TS EAMCET · Physics · Oscillations
A rod of length 'L' and negligible mass is suspended by two identical strings \(A B\) and \(C D\) as shown in the figure. \(A\) mass ' \(M\) ' is suspended from point ' \(O\) ' which is at a distance ' \(x\) ' from \(\mathrm{B}\).

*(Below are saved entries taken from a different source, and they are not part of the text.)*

<file path="src/rtl/stochastic_adc_offset_cal.sv">
`default_nettype none
// ============================================================================
//  Module      : stochastic_adc_offset_cal
//  Description : Background offset-trim sequencer for one stochastic ADC
//                slice. It averages the signed adder result and steps the
//                P-side V2T trim code until the mean falls inside a dead band.
//  Revision    : 1.0 - initial release
// ============================================================================
module stochastic_adc_offset_cal #(
    parameter int Nadc     = 8,
    parameter int Nctl_v2t = 5,
    parameter int Navg_max = 10,
    parameter int Nflip    = 3
) (
    input  logic                clk_adder,
    input  logic                rstb,
    input  logic                start,
    input  logic                abort,
    input  logic [Nadc-1:0]     adder_out,
    input  logic                sign_out,
    input  logic [Nctl_v2t-1:0] init_ctl_p,
    input  logic [Nctl_v2t-1:0] init_ctl_n,
    input  logic [3:0]          avg_log2,
    input  logic [7:0]          settle_cycles,
    input  logic [Nadc-1:0]     deadband,
    input  logic [7:0]          max_iter,
    output logic [Nctl_v2t-1:0] ctl_v2t_p,
    output logic [Nctl_v2t-1:0] ctl_v2t_n,
    output logic                busy,
    output logic                done,
    output logic                cal_err,
    output logic [Nadc:0]       mean_out
);

    localparam int ACC_W  = Nadc + 1 + Navg_max;
    localparam int CNT_W  = Navg_max + 1;
    localparam int FLIP_W = $clog2(Nflip + 1);

    localparam logic [3:0]          C_AVG_MAX  = 4'(Navg_max);
    localparam logic [FLIP_W-1:0]   C_NFLIP    = FLIP_W'(Nflip);
    localparam logic [Nctl_v2t-1:0] C_CODE_MAX = '1;
    localparam logic [Nctl_v2t-1:0] C_CODE_ONE = Nctl_v2t'(1);

    typedef enum logic [2:0] {
        S_IDLE   = 3'd0,
        S_LOAD   = 3'd1,
        S_SETTLE = 3'd2,
        S_ACCUM  = 3'd3,
        S_DECIDE = 3'd4,
        S_DONE   = 3'd5
    } state_t;

    state_t                     r_state;
    logic [Nctl_v2t-1:0]        r_ctl_p;
    logic [Nctl_v2t-1:0]        r_ctl_n;
    logic                       r_busy;
    logic                       r_done;
    logic                       r_cal_err;
    logic signed [Nadc:0]       r_mean;
    logic signed [ACC_W-1:0]    r_acc;
    logic [CNT_W-1:0]           r_acc_cnt;
    logic [7:0]                 r_settle_cnt;
    logic [3:0]                 r_avg_log2;
    logic [7:0]                 r_iter;
    logic [FLIP_W-1:0]          r_flip;
    logic                       r_dir_down;
    logic                       r_dir_valid;

    logic [3:0]                 w_avg_clamped;
    logic [3:0]                 w_len_sel;
    logic [CNT_W-1:0]           w_acc_len_m1;
    logic signed [Nadc:0]       w_mag;
    logic signed [Nadc:0]       w_sample;
    logic signed [ACC_W-1:0]    w_sample_ext;
    logic signed [ACC_W-1:0]    w_acc_sum;
    logic signed [Nadc:0]       w_mean;
    logic signed [Nadc+1:0]     w_mean_ext;
    logic signed [Nadc+1:0]     w_db_pos;
    logic signed [Nadc+1:0]     w_db_neg;
    logic                       w_above;
    logic                       w_below;
    logic                       w_sat;
    logic [Nctl_v2t-1:0]        w_step_p;
    logic [FLIP_W-1:0]          w_flip_next;
    logic [7:0]                 w_iter_next;
    logic                       w_flip_hit;
    logic                       w_iter_hit;

    assign w_avg_clamped = (avg_log2 > C_AVG_MAX) ? C_AVG_MAX : avg_log2;

    // LOAD may jump straight into ACCUM before r_avg_log2 has been captured
    assign w_len_sel    = (r_state == S_LOAD) ? w_avg_clamped : r_avg_log2;
    assign w_acc_len_m1 = (CNT_W'(1) << w_len_sel) - CNT_W'(1);

    assign w_mag        = {1'b0, adder_out};
    assign w_sample     = sign_out ? w_mag : -w_mag;
    assign w_sample_ext = {{(ACC_W-Nadc-1){w_sample[Nadc]}}, w_sample};
    assign w_acc_sum    = r_acc + w_sample_ext;

    // Arithmetic shift rounds toward minus infinity; result always fits Nadc+1
    assign w_mean     = (Nadc+1)'(r_acc >>> r_avg_log2);
    assign w_mean_ext = {w_mean[Nadc], w_mean};
    assign w_db_pos   = {2'b00, deadband};
    assign w_db_neg   = -w_db_pos;
    assign w_above    = (w_mean_ext > w_db_pos);
    assign w_below    = (w_mean_ext < w_db_neg);

    assign w_sat = (w_above && (r_ctl_p == '0)) ||
                   (w_below && (r_ctl_p == C_CODE_MAX));
    assign w_step_p = w_above ? (r_ctl_p - C_CODE_ONE) : (r_ctl_p + C_CODE_ONE);

    assign w_flip_next = (r_dir_valid && (r_dir_down != w_above)) ?
                         (r_flip + FLIP_W'(1)) : '0;
    assign w_iter_next = r_iter + 8'd1;
    assign w_flip_hit  = (w_flip_next >= C_NFLIP);
    assign w_iter_hit  = (max_iter != 8'd0) && (w_iter_next == max_iter);

    always_ff @(posedge clk_adder or negedge rstb) begin
        if (!rstb) begin
            r_state      <= S_IDLE;
            r_ctl_p      <= '0;
            r_ctl_n      <= '0;
            r_busy       <= 1'b0;
            r_done       <= 1'b0;
            r_cal_err    <= 1'b0;
            r_mean       <= '0;
            r_acc        <= '0;
            r_acc_cnt    <= '0;
            r_settle_cnt <= '0;
            r_avg_log2   <= '0;
            r_iter       <= '0;
            r_flip       <= '0;
            r_dir_down   <= 1'b0;
            r_dir_valid  <= 1'b0;
        end else if (abort && (r_state != S_IDLE)) begin
            r_state <= S_IDLE;
            r_busy  <= 1'b0;
            r_done  <= 1'b0;
        end else begin
            case (r_state)
                S_IDLE: begin
                    if (start) begin
                        r_state <= S_LOAD;
                    end
                end
                S_LOAD: begin
                    r_ctl_p     <= init_ctl_p;
                    r_ctl_n     <= init_ctl_n;
                    r_iter      <= '0;
                    r_flip      <= '0;
                    r_dir_down  <= 1'b0;
                    r_dir_valid <= 1'b0;
                    r_cal_err   <= 1'b0;
                    r_done      <= 1'b0;
                    r_busy      <= 1'b1;
                    r_avg_log2  <= w_avg_clamped;
                    if (settle_cycles == 8'd0) begin
                        r_state   <= S_ACCUM;
                        r_acc     <= '0;
                        r_acc_cnt <= w_acc_len_m1;
                    end else begin
                        r_state      <= S_SETTLE;
                        r_settle_cnt <= settle_cycles - 8'd1;
                    end
                end
                S_SETTLE: begin
                    if (r_settle_cnt == 8'd0) begin
                        r_state   <= S_ACCUM;
                        r_acc     <= '0;
                        r_acc_cnt <= w_acc_len_m1;
                    end else begin
                        r_settle_cnt <= r_settle_cnt - 8'd1;
                    end
                end
                S_ACCUM: begin
                    r_acc <= w_acc_sum;
                    if (r_acc_cnt == '0) begin
                        r_state <= S_DECIDE;
                    end else begin
                        r_acc_cnt <= r_acc_cnt - CNT_W'(1);
                    end
                end
                S_DECIDE: begin
                    r_mean <= w_mean;
                    if (!w_above && !w_below) begin
                        r_state   <= S_DONE;
                        r_done    <= 1'b1;
                        r_cal_err <= 1'b0;
                        r_busy    <= 1'b0;
                    end else if (w_sat) begin
                        r_state   <= S_DONE;
                        r_done    <= 1'b1;
                        r_cal_err <= 1'b1;
                        r_busy    <= 1'b0;
                    end else begin
                        r_ctl_p     <= w_step_p;
                        r_dir_down  <= w_above;
                        r_dir_valid <= 1'b1;
                        r_flip      <= w_flip_next;
                        r_iter      <= w_iter_next;
                        if (w_flip_hit || w_iter_hit) begin
                            // Oscillating around the target counts as converged
                            r_state   <= S_DONE;
                            r_done    <= 1'b1;
                            r_cal_err <= !w_flip_hit;
                            r_busy    <= 1'b0;
                        end else if (settle_cycles == 8'd0) begin
                            r_state   <= S_ACCUM;
                            r_acc     <= '0;
                            r_acc_cnt <= w_acc_len_m1;
                        end else begin
                            r_state      <= S_SETTLE;
                            r_settle_cnt <= settle_cycles - 8'd1;
                        end
                    end
                end
                S_DONE: begin
                    if (start) begin
                        r_state <= S_LOAD;
                    end
                end
                default: begin
                    r_state <= S_IDLE;
                    r_busy  <= 1'b0;
                end
            endcase
        end
    end

    assign ctl_v2t_p = r_ctl_p;
    assign ctl_v2t_n = r_ctl_n;
    assign busy      = r_busy;
    assign done      = r_done;
    assign cal_err   = r_cal_err;
    assign mean_out  = r_mean;

endmodule
`default_nettype wire

</file>
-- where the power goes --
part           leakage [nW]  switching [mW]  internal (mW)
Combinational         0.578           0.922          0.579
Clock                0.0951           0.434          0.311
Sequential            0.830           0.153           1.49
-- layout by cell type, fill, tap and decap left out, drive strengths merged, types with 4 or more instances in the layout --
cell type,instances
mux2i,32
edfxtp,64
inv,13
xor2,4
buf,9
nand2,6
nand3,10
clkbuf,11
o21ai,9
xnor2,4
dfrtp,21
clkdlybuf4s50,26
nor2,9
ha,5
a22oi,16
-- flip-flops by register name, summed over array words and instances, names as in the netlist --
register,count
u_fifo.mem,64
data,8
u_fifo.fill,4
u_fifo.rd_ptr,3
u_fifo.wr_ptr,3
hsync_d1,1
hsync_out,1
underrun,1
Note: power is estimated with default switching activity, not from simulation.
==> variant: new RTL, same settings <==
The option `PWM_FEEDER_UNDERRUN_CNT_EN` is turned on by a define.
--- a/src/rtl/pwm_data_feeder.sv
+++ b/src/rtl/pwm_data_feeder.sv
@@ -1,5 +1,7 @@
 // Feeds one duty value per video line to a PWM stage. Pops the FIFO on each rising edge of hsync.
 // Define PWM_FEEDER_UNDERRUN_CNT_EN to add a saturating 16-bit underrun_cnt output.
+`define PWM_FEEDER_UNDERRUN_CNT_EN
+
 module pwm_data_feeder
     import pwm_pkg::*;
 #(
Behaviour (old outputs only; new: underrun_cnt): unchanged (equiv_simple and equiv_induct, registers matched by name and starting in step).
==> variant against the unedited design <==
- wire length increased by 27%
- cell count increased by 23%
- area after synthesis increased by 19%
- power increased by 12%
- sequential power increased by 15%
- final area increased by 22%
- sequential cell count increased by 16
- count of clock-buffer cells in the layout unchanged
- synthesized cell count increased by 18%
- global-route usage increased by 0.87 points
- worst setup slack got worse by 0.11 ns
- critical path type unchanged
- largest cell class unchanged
<file path="config.mk">
export PLATFORM = sky130hd
export DESIGN_NAME = uart_rx_fsm
export DESIGN_NICKNAME = d
export VERILOG_FILES = /design/src/rtl/uart_rx_pkg.sv /design/src/rtl/uart_rx_fsm_edge_bit_counter.sv /design/src/rtl/uart_rx_fsm.sv
export SDC_FILE = /design/constraint.sdc
export NUM_CORES = 1
export LEC_CHECK = 0
export BUFFER_PORTS_ARGS = -buffer_cell sky130_fd_sc_hd__buf_2
export CORE_MARGIN = 4
export CORE_UTILIZATION = 50
export CTS_CLUSTER_DIAMETER = 200
export DETAILED_ROUTE_END_ITERATION = 10
export PLACE_DENSITY = 0.76
export SLEW_MARGIN = 20
export SYNTH_ARGS = -nofsm -noshare
export SYNTH_HDL_FRONTEND = slang
export SYNTH_SLANG_ARGS = --single-unit
</file>
<file path="constraint.sdc">
create_clock -name clk -period 2.2 [get_ports clk]
set_input_delay 0.44 -clock clk [delete_from_list [all_inputs] [get_ports clk]]
set_output_delay 0.44 -clock clk [all_outputs]
set_load 0.1 [all_outputs]
</file>
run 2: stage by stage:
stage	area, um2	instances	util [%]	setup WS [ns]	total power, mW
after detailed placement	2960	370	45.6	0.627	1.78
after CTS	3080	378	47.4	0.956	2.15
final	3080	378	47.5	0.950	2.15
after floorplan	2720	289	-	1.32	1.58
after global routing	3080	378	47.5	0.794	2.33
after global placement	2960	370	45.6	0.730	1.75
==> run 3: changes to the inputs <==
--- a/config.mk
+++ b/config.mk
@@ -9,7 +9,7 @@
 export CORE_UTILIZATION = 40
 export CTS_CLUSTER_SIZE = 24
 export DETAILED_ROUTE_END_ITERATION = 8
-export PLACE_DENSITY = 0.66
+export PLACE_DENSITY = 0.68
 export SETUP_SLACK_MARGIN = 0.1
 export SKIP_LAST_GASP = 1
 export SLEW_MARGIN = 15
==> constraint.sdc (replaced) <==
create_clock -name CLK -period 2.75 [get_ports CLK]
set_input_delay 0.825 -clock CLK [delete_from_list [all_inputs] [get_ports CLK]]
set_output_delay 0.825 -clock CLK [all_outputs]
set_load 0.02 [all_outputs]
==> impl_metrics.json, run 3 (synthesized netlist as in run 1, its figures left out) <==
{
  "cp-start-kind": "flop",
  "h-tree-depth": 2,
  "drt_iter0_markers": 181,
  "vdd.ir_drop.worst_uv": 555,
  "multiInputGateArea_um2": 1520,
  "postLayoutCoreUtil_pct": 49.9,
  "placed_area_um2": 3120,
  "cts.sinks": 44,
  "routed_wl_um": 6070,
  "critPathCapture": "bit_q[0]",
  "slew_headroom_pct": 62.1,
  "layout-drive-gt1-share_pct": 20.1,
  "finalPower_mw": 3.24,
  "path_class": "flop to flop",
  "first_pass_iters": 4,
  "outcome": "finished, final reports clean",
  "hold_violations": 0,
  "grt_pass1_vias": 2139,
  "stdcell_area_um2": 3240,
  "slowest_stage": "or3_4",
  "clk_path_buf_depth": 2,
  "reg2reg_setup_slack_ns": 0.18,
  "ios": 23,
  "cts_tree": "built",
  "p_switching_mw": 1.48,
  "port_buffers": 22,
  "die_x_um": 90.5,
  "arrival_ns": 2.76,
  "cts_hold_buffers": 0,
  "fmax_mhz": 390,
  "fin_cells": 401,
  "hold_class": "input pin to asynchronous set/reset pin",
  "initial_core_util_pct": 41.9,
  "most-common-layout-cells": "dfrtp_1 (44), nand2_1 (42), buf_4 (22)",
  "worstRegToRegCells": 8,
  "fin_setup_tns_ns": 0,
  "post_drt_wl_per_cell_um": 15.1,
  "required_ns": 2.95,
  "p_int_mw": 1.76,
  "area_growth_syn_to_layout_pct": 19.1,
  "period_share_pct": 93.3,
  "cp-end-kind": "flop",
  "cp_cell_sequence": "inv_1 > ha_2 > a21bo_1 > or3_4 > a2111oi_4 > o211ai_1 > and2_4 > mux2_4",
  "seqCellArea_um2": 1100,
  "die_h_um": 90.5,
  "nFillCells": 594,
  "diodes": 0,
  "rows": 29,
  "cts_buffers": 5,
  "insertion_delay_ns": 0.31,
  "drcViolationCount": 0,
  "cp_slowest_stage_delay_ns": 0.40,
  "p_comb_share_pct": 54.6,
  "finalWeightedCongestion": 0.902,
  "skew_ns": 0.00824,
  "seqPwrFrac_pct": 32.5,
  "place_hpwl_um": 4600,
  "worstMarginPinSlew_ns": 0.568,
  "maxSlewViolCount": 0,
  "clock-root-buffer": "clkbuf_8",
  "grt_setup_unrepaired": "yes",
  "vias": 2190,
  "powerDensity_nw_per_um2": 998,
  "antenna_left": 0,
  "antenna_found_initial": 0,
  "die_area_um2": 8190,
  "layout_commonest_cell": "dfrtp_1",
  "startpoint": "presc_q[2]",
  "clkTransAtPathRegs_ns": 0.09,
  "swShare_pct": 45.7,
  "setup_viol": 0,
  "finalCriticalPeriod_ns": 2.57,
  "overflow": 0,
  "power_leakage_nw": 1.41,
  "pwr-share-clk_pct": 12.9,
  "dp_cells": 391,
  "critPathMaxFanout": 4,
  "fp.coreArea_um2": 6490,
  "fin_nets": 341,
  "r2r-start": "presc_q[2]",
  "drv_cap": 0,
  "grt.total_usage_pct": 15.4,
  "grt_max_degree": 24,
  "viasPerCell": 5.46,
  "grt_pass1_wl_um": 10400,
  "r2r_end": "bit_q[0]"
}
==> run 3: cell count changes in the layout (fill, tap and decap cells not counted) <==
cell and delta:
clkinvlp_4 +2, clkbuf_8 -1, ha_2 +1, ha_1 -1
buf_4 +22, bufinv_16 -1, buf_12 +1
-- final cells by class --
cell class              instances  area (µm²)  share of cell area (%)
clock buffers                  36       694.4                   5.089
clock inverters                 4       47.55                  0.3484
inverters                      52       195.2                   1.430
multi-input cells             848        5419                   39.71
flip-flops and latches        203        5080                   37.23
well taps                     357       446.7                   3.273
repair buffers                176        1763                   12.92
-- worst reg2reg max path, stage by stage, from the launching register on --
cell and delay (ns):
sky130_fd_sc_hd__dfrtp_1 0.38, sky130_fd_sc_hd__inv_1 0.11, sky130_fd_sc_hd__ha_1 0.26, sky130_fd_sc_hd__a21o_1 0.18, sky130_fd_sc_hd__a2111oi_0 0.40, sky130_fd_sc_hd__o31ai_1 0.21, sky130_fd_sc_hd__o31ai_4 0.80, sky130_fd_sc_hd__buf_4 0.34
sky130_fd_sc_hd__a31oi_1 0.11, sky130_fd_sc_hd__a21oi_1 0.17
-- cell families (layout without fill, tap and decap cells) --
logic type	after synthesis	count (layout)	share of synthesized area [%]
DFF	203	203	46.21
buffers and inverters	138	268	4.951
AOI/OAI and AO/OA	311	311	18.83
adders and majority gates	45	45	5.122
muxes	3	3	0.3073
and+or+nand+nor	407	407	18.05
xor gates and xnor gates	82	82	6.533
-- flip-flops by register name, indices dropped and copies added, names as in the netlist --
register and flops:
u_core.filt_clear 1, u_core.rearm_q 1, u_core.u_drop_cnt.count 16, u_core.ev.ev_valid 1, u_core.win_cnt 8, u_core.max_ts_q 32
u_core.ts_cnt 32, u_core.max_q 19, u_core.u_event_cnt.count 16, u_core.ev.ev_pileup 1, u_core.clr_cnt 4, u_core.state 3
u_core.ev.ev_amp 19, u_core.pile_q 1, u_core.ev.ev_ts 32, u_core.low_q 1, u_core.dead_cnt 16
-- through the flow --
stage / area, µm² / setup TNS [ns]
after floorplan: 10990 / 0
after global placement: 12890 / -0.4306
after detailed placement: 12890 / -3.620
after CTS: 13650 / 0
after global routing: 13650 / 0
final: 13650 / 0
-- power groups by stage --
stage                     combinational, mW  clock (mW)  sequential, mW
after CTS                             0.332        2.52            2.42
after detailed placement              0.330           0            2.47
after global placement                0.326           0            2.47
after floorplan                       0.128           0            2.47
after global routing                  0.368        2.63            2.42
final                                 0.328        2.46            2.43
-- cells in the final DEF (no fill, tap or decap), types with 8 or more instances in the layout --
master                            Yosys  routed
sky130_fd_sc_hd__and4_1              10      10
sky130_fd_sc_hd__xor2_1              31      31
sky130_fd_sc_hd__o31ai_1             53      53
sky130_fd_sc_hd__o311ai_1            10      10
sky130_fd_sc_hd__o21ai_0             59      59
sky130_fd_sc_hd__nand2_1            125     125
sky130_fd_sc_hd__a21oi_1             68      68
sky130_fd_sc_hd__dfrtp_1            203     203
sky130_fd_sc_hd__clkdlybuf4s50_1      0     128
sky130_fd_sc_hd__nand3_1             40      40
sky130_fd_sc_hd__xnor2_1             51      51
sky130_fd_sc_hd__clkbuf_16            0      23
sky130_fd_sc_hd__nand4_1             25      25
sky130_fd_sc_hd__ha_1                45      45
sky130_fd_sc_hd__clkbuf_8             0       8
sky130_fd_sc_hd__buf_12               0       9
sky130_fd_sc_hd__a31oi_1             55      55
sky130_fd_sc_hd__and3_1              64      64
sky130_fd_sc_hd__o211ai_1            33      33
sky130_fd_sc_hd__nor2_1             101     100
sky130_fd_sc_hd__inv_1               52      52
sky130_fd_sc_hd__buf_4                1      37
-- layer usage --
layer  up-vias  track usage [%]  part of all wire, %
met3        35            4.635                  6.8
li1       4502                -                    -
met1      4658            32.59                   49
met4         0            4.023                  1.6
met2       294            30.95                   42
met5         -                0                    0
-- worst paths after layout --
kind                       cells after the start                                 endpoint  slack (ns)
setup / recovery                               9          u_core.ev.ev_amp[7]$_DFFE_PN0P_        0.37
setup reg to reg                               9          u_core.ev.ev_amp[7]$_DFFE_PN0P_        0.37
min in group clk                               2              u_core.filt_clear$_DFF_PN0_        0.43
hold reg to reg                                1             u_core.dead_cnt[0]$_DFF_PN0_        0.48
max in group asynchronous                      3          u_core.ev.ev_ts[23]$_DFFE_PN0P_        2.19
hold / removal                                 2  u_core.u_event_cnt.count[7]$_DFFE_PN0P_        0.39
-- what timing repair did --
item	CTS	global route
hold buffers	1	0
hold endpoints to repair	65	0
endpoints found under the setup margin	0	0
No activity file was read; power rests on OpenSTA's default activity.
===== src/rtl/led_arb_pkg.sv =====
// Shared types and default constants for the LED blink arbiter.
package led_arb_pkg;

  // Arbiter sequence states.
  typedef enum logic [2:0] {
    IDLE = 3'd0,
    ON   = 3'd1,
    OFF  = 3'd2,
    GAP  = 3'd3,
    DONE = 3'd4
  } led_state_e;

  localparam int NUM_REQ_DEF     = 4;
  localparam int CNT_W_DEF       = 4;
  localparam int TICK_CYCLES_DEF = 25_000_000;
  localparam int GAP_TICKS_DEF   = 2;

  // Width of the phase counter; it must reach the longest phase (the gap).
  function automatic int phase_w(input int gap_ticks, input int tick_cycles);
    int w;
    w = $clog2(gap_ticks * tick_cycles);
    return (w < 1) ? 1 : w;
  endfunction

endpackage


===== src/rtl/led_tick_gen.sv =====
// Phase counter for the LED arbiter: counts up or down from a start value
// after a synchronous clear and flags the terminal count combinationally.
// The counter holds at the terminal value until cleared again.
module led_tick_gen #(
  parameter int W        = 4,
  parameter bit COUNT_UP = 1'b1
) (
  input  logic         clk,
  input  logic         rst_n,
  input  logic         clr,
  input  logic [W-1:0] start,
  input  logic [W-1:0] stop,
  output logic         tc
);

  logic [W-1:0] cnt;

  assign tc = (cnt == stop);

  // Phase count: reload on clear, otherwise step toward the stop value.
  always_ff @(posedge clk or negedge rst_n) begin
    if (!rst_n) begin
      cnt <= '0;
    end else if (clr) begin
      cnt <= start;
    end else if (!tc) begin
      cnt <= COUNT_UP ? (cnt + W'(1)) : (cnt - W'(1));
    end
  end

endmodule
`config.mk`:
```
export PLATFORM = sky130hd
export DESIGN_NAME = fwd_scoreboard_flat
export DESIGN_NICKNAME = d
export VERILOG_FILES = /design/src/rtl/fwd_scoreboard_if.sv /design/src/rtl/fwd_scoreboard.sv /design/src/flat_wrapper.sv
export SDC_FILE = /design/constraint.sdc
export NUM_CORES = 1
export LEC_CHECK = 0
export BUFFER_PORTS_ARGS = -buffer_cell sky130_fd_sc_hd__buf_2
export CORE_ASPECT_RATIO = 2
export CORE_MARGIN = 2
export CORE_UTILIZATION = 58
export DETAILED_ROUTE_END_ITERATION = 8
export PLACE_DENSITY = 0.82
export SETUP_SLACK_MARGIN = 0.4
export SLEW_MARGIN = 20
export SYNTH_ARGS = -nofsm -noshare
export SYNTH_HDL_FRONTEND = slang
export SYNTH_SLANG_ARGS = --single-unit
```
`constraint.sdc`:
```
create_clock -name clk -period 5.21 [get_ports clk]
set_clock_uncertainty 0.1 [all_clocks]
set_input_delay 0.521 -clock clk [delete_from_list [all_inputs] [get_ports clk]]
set_output_delay 0.521 -clock clk [all_outputs]
set_load 0.05 [all_outputs]
```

If the frequency of the first harmonic of \(\mathrm{AB}\) is equal to the frequency of the second harmonic of \(C D\), then the value of ' \(x\) ' is 
- A \(\frac{L}{5}\)
- B \(\frac{2 L}{7}\)
- C \(\frac{3 L}{10}\)
- D \(\frac{L}{9}\)
Answer & Solution
Correct Answer
(A) \(\frac{L}{5}\)
Step-by-step Solution
Detailed explanation
Frequency of Harmenic motion is given by: \[ \mathrm{f}=\frac{\mathrm{n}}{2 \ell} \sqrt{\frac{\mathrm{T}}{\mathrm{m}}} \] Frequency of first Harmonic of \(\mathrm{AB}\) is given by: \[ \mathrm{f}_{\mathrm{A}}=\frac{1}{2 \ell} \sqrt{\frac{\mathrm{T}_{\mathrm{A}}}{\mathrm{m}}} \]…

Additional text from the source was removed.